Dorothea Dix
The people in the event
1.) The name of the person or people involved in the event “Dorothea Dix”
2.) When was this person born (and when did they die, if applicable) “She was born in april 14, 1802 and died on july 17,1887”
3.)Why were they involved in the event? “Not long after the outbreak of the Civil War, Dix proposed the plan to the War Department to establish a volunteer corps of women nurses. Commissioned as superintendent of women nurses for the Union Army in June 1861, Dix, 59 and in poor health, began the difficult task of finding nurses and procuring medical supplies. Her lack of administrative experience and her exacting requirements brought complaints from hospital personnel, and in October 1863, Dix' authority was reduced, but she remained a powerful proponent of female nursing.”
4.) Why was the event important to them?
“After the war, Dix continued her work for the mentally ill, raising money for the more than 50 hospitals that had been established as a result of her efforts. In 1881, she retired to one of the first institutions she had helped to found, the Trenton State Hospital in New Jersey.”
About Dorothea Dix
Dorothea Lynde Dix was born on April 4, 1802 in Hampden, Maine into difficult circumstances—her mother was an invalid and her father, an itinerant Methodist minister, was frequently absent. She received her education in Boston and in Worcester, Massachusetts while living first with her grandmother and then later with her great aunt. At the age of 14, she opened her own school in Worcester, and a few years later, she ran a school for young girls in Boston. The focus of her teaching was building moral character, but she was also fascinated with the study of the natural sciences. She taught the children of many of Boston's elite, including the children of Rev. William Ellery Channing. She was a member of Channing's Unitarian congregation and traveled briefly with the Channing family to the West Indies as the children's tutor. During these years, she also wrote several books for children. After developing tuberculosis and eventually suffering a total physical breakdown from the advanced illness, Dix gave up teaching and spent 18 months in Liverpool, England recuperating.

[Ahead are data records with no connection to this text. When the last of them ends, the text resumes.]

$ cat config.mk
export PLATFORM = sky130hd
export DESIGN_NAME = div_seq
export DESIGN_NICKNAME = d
export VERILOG_FILES = /design/src/rtl/div_pkg.sv /design/src/rtl/div_step.sv /design/src/rtl/div_seq.sv
export SDC_FILE = /design/constraint.sdc
export NUM_CORES = 1
export LEC_CHECK = 0
export BUFFER_PORTS_ARGS = -buffer_cell sky130_fd_sc_hd__buf_2
export CORE_MARGIN = 8
export CORE_UTILIZATION = 41
export DETAILED_ROUTE_END_ITERATION = 16
export HOLD_SLACK_MARGIN = 0.06
export PLACE_DENSITY_LB_ADDON = 0.3
export SYNTH_ARGS = -nofsm -noshare
export SYNTH_HDL_FRONTEND = slang
export SYNTH_SLANG_ARGS = --single-unit
$ cat constraint.sdc
create_clock -name clk -period 5.2 [get_ports clk]
set_input_delay 0.26 -clock clk [delete_from_list [all_inputs] [get_ports clk]]
set_output_delay 0.26 -clock clk [all_outputs]
set_load 0.02 [all_outputs]
$ cat src/rtl/div_pkg.sv
// Shared types and constants for the sequential restoring divider.
package div_pkg;

    typedef enum logic {
        IDLE = 1'b0,
        RUN  = 1'b1
    } state_t;

    localparam int DEFAULT_WIDTH = 32;
    localparam int DEFAULT_CNT_W = $clog2(DEFAULT_WIDTH + 1);

    // The iteration counter must be able to hold the value WIDTH
    function automatic int cnt_width(input int width);
        return $clog2(width + 1);
    endfunction

endpackage

$ cat src/rtl/div_step.sv
// One restoring-division step: shift in a dividend bit, trial subtract, keep or restore.
module div_step
    import div_pkg::*;
#(
    parameter int WIDTH = DEFAULT_WIDTH
) (
    input  logic [WIDTH-1:0] rem,
    input  logic [WIDTH-1:0] quo,
    input  logic [WIDTH-1:0] divisor,
    output logic [WIDTH-1:0] rem_next,
    output logic [WIDTH-1:0] quo_next
);

    logic [WIDTH:0] shifted;
    logic [WIDTH:0] trial;
    logic           ge;

    assign shifted = {rem, quo[WIDTH-1]};
    assign trial   = shifted - {1'b0, divisor};

    // A set top bit means shifted >= 2^WIDTH, which always exceeds the divisor;
    // otherwise the difference fits in WIDTH+1 bits and its top bit is the borrow.
    assign ge = shifted[WIDTH] | ~trial[WIDTH];

    assign rem_next = ge ? trial[WIDTH-1:0] : shifted[WIDTH-1:0];
    assign quo_next = {quo[WIDTH-2:0], ge};

endmodule

$ cat src/rtl/div_seq.sv
// Sequential signed/unsigned divider, one quotient bit per clock.
// Optional macro DIV_SEQ_ZERO_TRAP_EN finishes a divide-by-zero after one cycle.
module div_seq
    import div_pkg::*;
#(
    parameter int WIDTH = DEFAULT_WIDTH
) (
    input  logic             clk,
    input  logic             reset,
    input  logic             div,
    input  logic             is_signed,
    input  logic [WIDTH-1:0] a,
    input  logic [WIDTH-1:0] b,
    output logic [WIDTH-1:0] high,
    output logic [WIDTH-1:0] low,
    output logic             busy,
    output logic             div_end,
    output logic             div_zero
);

    localparam int CNT_W = cnt_width(WIDTH);

    state_t           state;
    state_t           state_next;
    logic [CNT_W-1:0] cnt;
    logic [WIDTH-1:0] rem_q;
    logic [WIDTH-1:0] quo_q;
    logic [WIDTH-1:0] dvsr_q;
    logic [WIDTH-1:0] rem_step;
    logic [WIDTH-1:0] quo_step;
    logic             neg_q;
    logic             neg_r;
    logic             trap_q;
    logic             start;
    logic             last;
    logic             zero_hit;

    function automatic logic [WIDTH-1:0] magnitude(input logic [WIDTH-1:0] x, input logic sgn);
        return (sgn && x[WIDTH-1]) ? -x : x;
    endfunction

`ifdef DIV_SEQ_ZERO_TRAP_EN
    assign zero_hit = (b == '0);
`else
    assign zero_hit = 1'b0;
`endif

    assign busy = (state == RUN);

    div_step #(.WIDTH(WIDTH)) u_step (
        .rem      (rem_q),
        .quo      (quo_q),
        .divisor  (dvsr_q),
        .rem_next (rem_step),
        .quo_next (quo_step)
    );

    always_ff @(posedge clk) begin
        if (reset) begin
            state <= IDLE;
        end else begin
            state <= state_next;
        end
    end

    always_comb begin
        state_next = state;
        start      = 1'b0;
        last       = 1'b0;
        case (state)
            IDLE: begin
                if (div) begin
                    start      = 1'b1;
                    state_next = RUN;
                end
            end
            RUN: begin
                if (trap_q || cnt == CNT_W'(WIDTH - 1)) begin
                    last       = 1'b1;
                    state_next = IDLE;
                end
            end
            default: state_next = IDLE;
        endcase
    end

    // In a trapped divide quo_q carries the raw dividend so it can be returned as the remainder
    always_ff @(posedge clk) begin
        if (reset) begin
            cnt      <= '0;
            rem_q    <= '0;
            quo_q    <= '0;
            dvsr_q   <= '0;
            neg_q    <= 1'b0;
            neg_r    <= 1'b0;
            trap_q   <= 1'b0;
            high     <= '0;
            low      <= '0;
            div_end  <= 1'b0;
            div_zero <= 1'b0;
        end else begin
            div_end <= 1'b0;
            if (start) begin
                cnt    <= '0;
                rem_q  <= '0;
                quo_q  <= zero_hit ? a : magnitude(a, is_signed);
                dvsr_q <= magnitude(b, is_signed);
                neg_q  <= is_signed & (a[WIDTH-1] ^ b[WIDTH-1]);
                neg_r  <= is_signed & a[WIDTH-1];
                trap_q <= zero_hit;
            end else if (state == RUN) begin
                rem_q <= rem_step;
                quo_q <= quo_step;
                cnt   <= cnt + CNT_W'(1);
                if (last) begin
                    div_end  <= 1'b1;
                    div_zero <= trap_q;
                    if (trap_q) begin
                        low  <= '1;
                        high <= quo_q;
                    end else begin
                        low  <= neg_q ? -quo_step : quo_step;
                        high <= neg_r ? -rem_step : rem_step;
                    end
                end
            end
        end
    end

endmodule

==> metrics.md, run 1 <==
| Metric | Value |
|---|---|
| Status | `finished, final reports clean` |
| CTS Hold Bufs | `0` |
| Post-Route WL | `33900 um` |
| # clock sinks | `170` |
| EDFF count, synth | `0` |
| Vias in the first global route | `around 9900` |
| Antenna cells | `0` |
| Worst setup EP type | `flip-flop` |
| Pre-CTS WS | `between 500 and 600 ps` |
| Wirelength per Cell | `about 17 um` |
| CTS HTree Levels | `4` |
| Worst setup path class | `reg2reg` |
| Post-route core utilization | `a little under half` |
| CTS tree | `yes` |
| Fraction of layout cells with a size suffix above 1 | `a little over an eighth` |
| Mapped Area | `around 11000 um2` |
| Most frequent cells after synthesis | `233 x nor2_1, 170 x dfxtp_1, 129 x nand2_1` |
| Worst setup SP type | `flip-flop` |
| Clock slew at reported path FFs | `about 70 ps` |
| Synth async-reset ratio | `0%` |
| First-pass GRT wire length | `53300 um` |
| Fmax | `about 210 MHz` |
| Number of DRC markers in iteration 0 | `~750` |
| Fin crit share | `approximately 91%` |
| Worst hold margin | `104 ps` |
| Area leader, netlist | `dfxtp_1` |
| PnR worst setup slack | `~460 ps` |
| Final min period | `roughly 4700 ps` |
| Global route overflow | `0` |
| Setup TNS | `0 ps` |
| Gate Count Post-Synth | `between 1000 and 1500` |
| Post-synthesis sequential area ratio | `between 20% and 30%` |
| Final instance area | `around 13000 um2` |
| Clock buffer depth | `2` |
| Final ANT Viol Nets | `0` |
| Largest net degree at the start of global routing | `104` |
| Top cells by area, synth | `dfxtp_1 30%, nor2_1 7.7%, a211oi_1 7.2%` |
| Root buffer cell | `clkbuf_16` |
| Slew margin rel. | `about a third` |
| Vias per cell | `~5.5` |
| IO Pins | `about 140` |
| Initial antenna violation count | `0` |
| Die Y | `roughly 180 um` |
| VDD IR max | `roughly 0.23 mV` |
| Synth warn | `0` |
| Static leakage | `~5 nW` |
| Final Skew | `around 10 ps` |
| Vias post-DR | `~11000` |
| PortBufs | `between 100 and 150` |
| Syn avg cell area | `7.61 um2` |
| Core Footprint | `approximately 28000 um2` |
| Cts bufs inserted | `17` |
| Aggregate global-route resource usage | `between 10% and 20%` |
| Unrepaired setup endpoints after global routing | `no` |
| RePlAce Congestion | `between 0.9 and 1` |
| DR pass1 iterations | `6` |
| Post-CTS Setup Bufs | `0` |
| Flop-to-flop setup slack | `460 ps` |
| Post-DP Area | `about 12000 um2` |
| Post_cts resized | `0` |
| Top cell type's share of synthesized area | `about 30%` |
| Worst path required time | `approximately 5600 ps` |
| DP Wirelength | `25800 um` |
| Final setup violation count | `0` |
| P per Cell Area | `344 nW/um2` |
| Worst skew pair latency | `440 ps` |
| Syn nets | `between 1500 and 2000` |
| Area Growth Syn to Fin | `12.9%` |
| Tightest Pin Transition | `between 1000 and 1500 ps` |
| Row Count | `61` |
| Synth cell types | `85` |
| Layout Nets | `about 1700` |
| Final slew viol count | `0` |
| Synthesis-stage register bit count | `170` |
| Max_cap viols | `0` |
| Crit path max fanout | `23` |
| Starting Density | `41.4%` |
| Final Hold Viols | `0` |
| CP arrival | `5100 ps` |
| Die Area | `between 30000 and 40000 um2` |
| DIE WIDTH | `approximately 180 um` |
| Most frequent cell after synthesis | `nor2_1` |
| Top FF cell, synth | `dfxtp_1` |
| Pwr Total | `between 4 and 5 mW` |
| Min-Delay Path Class | `in2reg` |
| DRC violations left | `0` |
| Non-Filler Instances | `around 2000` |
| Total placed cells including tap cells | `about 1900` |
==> power by group <==
group | switching, mW | total, mW | internal (mW)
Clock | 0.578 | 1.36 | 0.786
Sequential | 0.0824 | 1.45 | 1.36
Combinational | 1.03 | 1.62 | 0.591
Total | 1.69 | 4.43 | 2.74
==> layer usage <==
layer	routed length [um]	part of all wire (%)	track usage, %
met4	521	1.5	5.48
met2	14500	43	29.6
met3	1760	5.2	3.38
met5	0	0	0
met1	17100	50	28.1
==> placed cells by master, fill, tap and decap left out, types with 23 or more instances in the layout <==
cell type  netlist  layout
a211oi_1       110     110
a21oi_1        128     128
nor2_1         233     233
o31ai_1         26      26
xnor2_1         45      45
mux2i_1         23      23
o21ai_0         63      63
xor2_1          77      77
inv_1           54      54
or3_1           31      31
nor3_1          30      30
ha_1            37      37
nand2_1        129     129
buf_2            7     132
dfxtp_1        170     169
==> state kept, by name (all words and copies together), names as in the netlist <==
| name | cells |
|---|---|
| div_end | 1 |
| low | 32 |
| cnt | 6 |
| quo_q | 32 |
| busy | 1 |
| high | 32 |
| neg_q | 1 |
| neg_r | 1 |
| dvsr_q | 32 |
| rem_q | 32 |
==> final timing paths <==
path	to	depth (start not counted)	from
worst max-delay path	high[31]	16	quo_q[31]
worst min-delay path	dvsr_q[0]	3	b[0]
worst max register to register	high[31]	16	quo_q[31]
worst min register to register	high[9]	2	high[9]
==> kinds of logic after synthesis <==
family / synth area share, %
other: 0.0329
DFF: 29.9
and+or+nand+nor: 21.4
buffers and inverters: 5.19
xor gates and xnor gates: 9.38
adders and majority gates: 4.24
muxes: 2.61
AOI/OAI and AO/OA: 27.3
==> layout make-up <==
| cell class | instances | area [um2] |
|---|---|---|
| sequential | 170 | 3410 |
| clock buffer | 20 | 447 |
| fill | 2757 | 14700 |
| inverter | 56 | 213 |
| tap | 378 | 473 |
| clock inverter | 12 | 180 |
| timing repair buffer | 142 | 736 |
| multi-input combinational | 1179 | 7410 |
==> worst max-delay path, cell delays in order, from the launching register on <==
cell and delay (ps):
dfxtp_1 350, inv_1 70, ha_1 210, fa_1 440
nor2b_4 160, o31a_2 190, o21ai_2 90, o31a_1 410
o21ai_4 280, buf_4 290, buf_4 330, mux2i_1 520
o211ai_2 300, nor2_4 240, nand3_2 100, or4b_1 510
a31oi_1 160
No activity file was read; power rests on OpenSTA's default activity.
==> run 2: changes to the inputs <==
Settings changed: BUFFER_PORTS_ARGS -buffer_cell sky130_fd_sc_hd__buf_2 to unset, CORE_UTILIZATION 41 to 60, DONT_BUFFER_PORTS set to 1.
==> run 2 against run 1 <==
Against the previous run:
- flip-flop and latch count unchanged
- clock-buffer cell count decreased by 3
- sequential share of layout area rose by 1.5 points
- worst hold slack got worse by 48 ps
- non-clock buffer count decreased by 114
- total power down 2.5%
- critical path type unchanged
- maximum frequency grew 1.1%
- cell area decreased by 5.4%
- die area fell by 29%
- cell count down 13%
- setup slack improved by 50 ps
==> metrics.md, run 2 (synthesis results as in run 1) <==
| Metric | Value |
|---|---|
| Status | `finished, final reports clean` |
| Crit path launch | `quo_q[31]` |
| CTS HTree Levels | `4` |
| CTS tree | `yes` |
| Antenna cells | `0` |
| Slew margin rel. | `18.7%` |
| Static leakage | `4.40 nW` |
| First-pass GRT wire length | `52000 um` |
| Pre-CTS WS | `between 500 and 600 ps` |
| Vias post-DR | `10800` |
| Worst setup path class | `reg2reg` |
| Min-Delay Path Class | `in2reg` |
| CP max stage delay | `490 ps` |
| Clock buffer depth | `2` |
| IO Pins | `approximately 140` |
| Non-Filler Instances | `1699` |
| Final min period | `4690 ps` |
| Cts bufs inserted | `17` |
| DIE WIDTH | `between 150 and 200 um` |
| Worst path required time | `roughly 5600 ps` |
| RePlAce Congestion | `between 0.9 and 1` |
| Commonest non-fill, non-tap cell in the layout | `nor2_1` |
| Crit path max fanout | `9` |
| Starting Density | `between 60 and 70%` |
| Post-route core utilization | `about two thirds` |
| Fraction of layout cells with a size suffix above 1 | `under 10%` |
| Tightest Pin Transition | `between 1000 and 1500 ps` |
| Core Footprint | `between 15000 and 20000 um2` |
| Final setup violation count | `0` |
| Aggregate global-route resource usage | `27.0%` |
| Pwr Total | `roughly 4.3 mW` |
| Max_cap viols | `0` |
| Worst setup SP type | `flip-flop` |
| Buffers & Inverters on Critical Path | `2` |
| DR pass1 iterations | `7` |
| Total placed cells including tap cells | `about 1600` |
| Final Hold Viols | `0` |
| CP arrival | `5060 ps` |
| Post-CTS Setup Bufs | `0` |
| Worst skew pair latency | `approximately 450 ps` |
| Reg-to-Reg Start | `quo_q[31]` |
| Layout Nets | `around 1600` |
| Vias in the first global route | `around 9700` |
| Die Y | `roughly 150 um` |
| Area Growth Syn to Fin | `6.85%` |
| PortBufs | `0` |
| Wirelength per Cell | `19.2 um` |
| Final Skew | `between 15 and 20 ps` |
| Worst setup EP type | `flip-flop` |
| Final ANT Viol Nets | `0` |
| Worst hold margin | `55.6 ps` |
| P per Cell Area | `354 nW/um2` |
| Global route overflow | `0` |
| Slowest CP cell | `or3b_2` |
| Number of DRC markers in iteration 0 | `970` |
| # clock sinks | `between 150 and 200` |
| Clock slew at reported path FFs | `70 ps` |
| Unrepaired setup endpoints after global routing | `no` |
| DRC violations left | `0` |
| Setup TNS | `0 ps` |
| Initial antenna violation count | `0` |
| Post-Route WL | `around 33000 um` |
| Fmax | `~210 MHz` |
| Vias per cell | `about 6.4` |
| Commonest non-fill, non-tap cells in the layout | `233 x nor2_1, 169 x dfxtp_1, 129 x nand2_1, 128 x a21oi_1, 110 x a211oi_1` |
| Largest net degree at the start of global routing | `128` |
| Final instance area | `12200 um2` |
| DP Wirelength | `24100 um` |
| Fin crit share | `about nine tenths` |
| Largest delay share family, worst path | `compound AO/OA/AOI/OAI gates` |
| PnR worst setup slack | `just over 500 ps` |
| Die Area | `approximately 24000 um2` |
| Root buffer cell | `clkbuf_16` |
| Row Count | `50` |
| Post-DP Area | `around 11000 um2` |
| Final slew viol count | `0` |
| CTS Hold Bufs | `20` |
| Min-Delay Startpoint | `b[7]` |
| CP cell instances | `inv_1 -> ha_1 -> fa_1 -> nor2b_4 -> o31a_2 -> o21ai_2 -> o31a_1 -> o21ai_4 -> a21oi_1 -> inv_1 -> ha_1 -> or3b_2 -> mux2i_4 -> nand3_1 -> nor4b_4 -> nand2_2 -> o41a_1 -> nand2_1` |
| Post_cts resized | `0` |
| VDD IR max | `around 0.26 mV` |
run 2: changes by cell type in the layout (fill, tap and decap cells not counted), sizes merged:
cell / change
bufinv: -3
dlygate4sd3: +19
clkbuf: -3
inv: +4
clkinv: -2
buf: -133
clkinvlp: +4
run 2: layout make-up:
cell class / count / area, um2
multi-input cells: 1179 / 7410
fillers: 1618 / 6470
flip-flops and latches: 170 / 3410
clock buffers: 17 / 425
well taps: 234 / 293
repair buffers: 28 / 278
inverters: 56 / 213
clock inverters: 15 / 148
run 2: routing by layer:
| layer | GRT usage [%] | vias to the layer above | wire (um) |
|---|---|---|---|
| met5 | 0 | - | 0 |
| met4 | 8.07 | 0 | 568 |
| li1 | - | 5319 | - |
| met3 | 6.73 | 37 | 3470 |
| met2 | 40.1 | 473 | 14000 |
| met1 | 37.9 | 4985 | 14600 |
run 2: power by group:
part	internal [mW]	total, mW	switching [mW]
clock	0.638	1.25	0.612
sequential	1.36	1.45	0.0825
combinational	0.594	1.62	1.02
total	2.60	4.31	1.72
run 2: final timing paths:
check,to,slack (ps),depth (start not counted)
worst max-delay path,high[30],510,18
worst min-delay path,dvsr_q[7],60,2
worst max register to register,high[30],510,18
worst min register to register,dvsr_q[21],460,2
<file path="src/rtl/alu_mc.sv">
// Multi-cycle ALU: single-cycle logic/shift/add ops, iterative shift-add multiply
// and restoring divide, with a valid/ready handshake on both sides.
module alu_mc #(
   parameter int WIDTH = 32
) (
   input  logic             clk,
   input  logic             rst,
   input  logic             in_valid,
   output logic             in_ready,
   input  logic [WIDTH-1:0] op1,
   input  logic [WIDTH-1:0] op2,
   input  logic [3:0]       alu_control,
   output logic             out_valid,
   input  logic             out_ready,
   output logic [WIDTH-1:0] result,
   output logic [3:0]       flags
);

   localparam int SHW = $clog2(WIDTH);
   localparam int CW  = SHW + 1;
   localparam logic [CW-1:0] LAST_ITER = CW'(WIDTH - 1);

   localparam logic [1:0] S_IDLE = 2'd0;
   localparam logic [1:0] S_BUSY = 2'd1;
   localparam logic [1:0] S_DONE = 2'd2;

   logic [1:0]       state_q, state_d;
   logic [1:0]       ctrl_q, ctrl_d;
   logic [WIDTH-1:0] opb_q, opb_d;
   logic [WIDTH:0]   acc_q, acc_d;
   logic [WIDTH-1:0] lo_q, lo_d;
   logic [CW-1:0]    cnt_q, cnt_d;
   logic [WIDTH-1:0] result_q, result_d;
   logic [3:0]       flags_q, flags_d;

   logic [WIDTH-1:0] op2_x;
   logic [WIDTH:0]   addsub;
   logic             big_sh;
   logic [SHW-1:0]   sh;
   logic [WIDTH-1:0] fast_res;
   logic             fast_c, fast_v;

   logic [WIDTH:0]   mul_add;
   logic [WIDTH:0]   div_shift;
   logic [WIDTH:0]   div_diff;
   logic             div_ge;
   logic [WIDTH:0]   acc_nx;
   logic [WIDTH-1:0] lo_nx;
   logic [WIDTH-1:0] iter_res;

   logic             accept;
   logic             is_iter;

   assign in_ready  = (state_q == S_IDLE);
   assign out_valid = (state_q == S_DONE);
   assign result    = result_q;
   assign flags     = flags_q;

   assign accept  = in_valid && in_ready;
   assign is_iter = alu_control[3] && !alu_control[2];

   always_comb begin
      op2_x    = alu_control[0] ? ~op2 : op2;
      addsub   = {1'b0, op1} + {1'b0, op2_x} + {{WIDTH{1'b0}}, alu_control[0]};
      // Any bit set above the shift index range means amount >= WIDTH.
      big_sh   = |(op2 >> SHW);
      sh       = op2[SHW-1:0];
      fast_res = '0;
      fast_c   = 1'b0;
      fast_v   = 1'b0;
      case (alu_control)
         4'b0000, 4'b0001: begin
            fast_res = addsub[WIDTH-1:0];
            fast_c   = addsub[WIDTH];
            fast_v   = ~(alu_control[0] ^ op1[WIDTH-1] ^ op2[WIDTH-1])
                       & (op1[WIDTH-1] ^ addsub[WIDTH-1]);
         end
         4'b0010: fast_res = op1 & op2;
         4'b0011: fast_res = op1 | op2;
         4'b0100: fast_res = op1 ^ op2;
         4'b0101: fast_res = big_sh ? '0 : (op1 << sh);
         4'b0110: fast_res = big_sh ? '0 : (op1 >> sh);
         4'b0111: fast_res = big_sh ? {WIDTH{op1[WIDTH-1]}}
                                    : $unsigned($signed(op1) >>> sh);
         default: fast_res = '0;
      endcase
   end

   // acc holds product-high / partial remainder, lo holds multiplier / quotient.
   always_comb begin
      mul_add   = lo_q[0] ? (acc_q + {1'b0, opb_q}) : acc_q;
      div_shift = {acc_q[WIDTH-1:0], lo_q[WIDTH-1]};
      div_diff  = div_shift - {1'b0, opb_q};
      div_ge    = (div_shift >= {1'b0, opb_q});
      if (ctrl_q[1]) begin
         acc_nx = div_ge ? div_diff : div_shift;
         lo_nx  = {lo_q[WIDTH-2:0], div_ge};
      end else begin
         acc_nx = {1'b0, mul_add[WIDTH:1]};
         lo_nx  = {mul_add[0], lo_q[WIDTH-1:1]};
      end
      iter_res = ctrl_q[0] ? acc_nx[WIDTH-1:0] : lo_nx;
   end

   always_comb begin
      state_d  = state_q;
      ctrl_d   = ctrl_q;
      opb_d    = opb_q;
      acc_d    = acc_q;
      lo_d     = lo_q;
      cnt_d    = cnt_q;
      result_d = result_q;
      flags_d  = flags_q;
      case (state_q)
         S_IDLE: begin
            if (accept) begin
               if (is_iter) begin
                  state_d = S_BUSY;
                  ctrl_d  = alu_control[1:0];
                  opb_d   = op2;
                  lo_d    = op1;
                  acc_d   = '0;
                  cnt_d   = '0;
               end else begin
                  state_d  = S_DONE;
                  result_d = fast_res;
                  flags_d  = {fast_res[WIDTH-1], fast_res == '0, fast_c, fast_v};
               end
            end
         end
         S_BUSY: begin
            acc_d = acc_nx;
            lo_d  = lo_nx;
            cnt_d = cnt_q + CW'(1);
            if (cnt_q == LAST_ITER) begin
               state_d  = S_DONE;
               result_d = iter_res;
               flags_d  = {iter_res[WIDTH-1], iter_res == '0, 1'b0, 1'b0};
            end
         end
         S_DONE: begin
            if (out_ready) state_d = S_IDLE;
         end
         default: state_d = S_IDLE;
      endcase
   end

   always_ff @(posedge clk) begin
      if (rst) begin
         state_q  <= S_IDLE;
         ctrl_q   <= '0;
         opb_q    <= '0;
         acc_q    <= '0;
         lo_q     <= '0;
         cnt_q    <= '0;
         result_q <= '0;
         flags_q  <= '0;
      end else begin
         state_q  <= state_d;
         ctrl_q   <= ctrl_d;
         opb_q    <= opb_d;
         acc_q    <= acc_d;
         lo_q     <= lo_d;
         cnt_q    <= cnt_d;
         result_q <= result_d;
         flags_q  <= flags_d;
      end
   end

endmodule

</file>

Upon her return to Boston in 1838, Dix was still weak from her illness, but gradually her health stabilized. In March 1841, she was asked to teach a Sunday school class for women in the East Cambridge jail. Many of the incarcerated women were insane, and Dix found them living in filthy, unheated cells. She appealed to the local court to install stoves in the women's cells and with the help of philanthropist Samuel Gridley Howe improved the women's conditions.
Imbued with the spirit of reform, Dix embarked on a study of the prevailing treatment of the mentally ill. She discovered that aside from a few model institutions like the privately run McLean Hospital in Boston, where inmates were treated humanely, most institutions housed the insane under sordid conditions, neglecting and abusing them. As a result, Dix conducted a survey of jails, almshouses, and correctional facilities in Massachusetts, recording in her notebook the shocking details of mentally ill inmates who were chained and beaten. She set forth her findings in an 1843 testimonial read to the state legislature, which after weeks of heated debate finally approved funds for the expansion of the Worcester State Lunatic Hospital (so named at the time).
Encouraged by her success, Dix carried her crusade to Rhode Island and New York, employing the same technique of investigating the existing facilities followed by a testimonial delivered to the state legislature. In both states, she was successful in securing funds for new institutions. She was also responsible for the establishment of new institutions in New Jersey, Pennsylvania, and some states in the Midwest and the South. Dix' efforts were widely publicized, and reformers in other areas sought her help. Though sympathetic to such causes as women's rights, public education, and abolition, she devoted most of her energies to the mentally ill. She did, however, become involved in prison reform, as numerous mentally ill people were housed in prisons. In her book Remarks on Prisons and Prison Discipline in the United States (1845), Dix advanced such penal reforms as the education of prisoners and the separation of various types of offenders.
Becoming convinced of the need for federal legislation to help the mentally ill, Dix in 1853 tried to get Congress to set aside millions of acres of public land in trust and devote the income to help those with mental illness and the disabled. Though the bill that would have accomplished this passed both houses of Congress, President Franklin Pierce vetoed it.
Not long after the outbreak of the Civil War, Dix proposed the plan to the War Department to establish a volunteer corps of women nurses. Commissioned as superintendent of women nurses for the Union Army in June 1861, Dix, 59 and in poor health, began the difficult task of finding nurses and procuring medical supplies. Her lack of administrative experience and her exacting requirements brought complaints from hospital personnel, and in October 1863, Dix' authority was reduced, but she remained a powerful proponent of female nursing.
After the war, Dix continued her work for the mentally ill, raising money for the more than 50 hospitals that had been established as a result of her efforts. In 1881, she retired to one of the first institutions she had helped to found, the Trenton State Hospital in New Jersey. She died there on July 17, 1887 at the age of 85.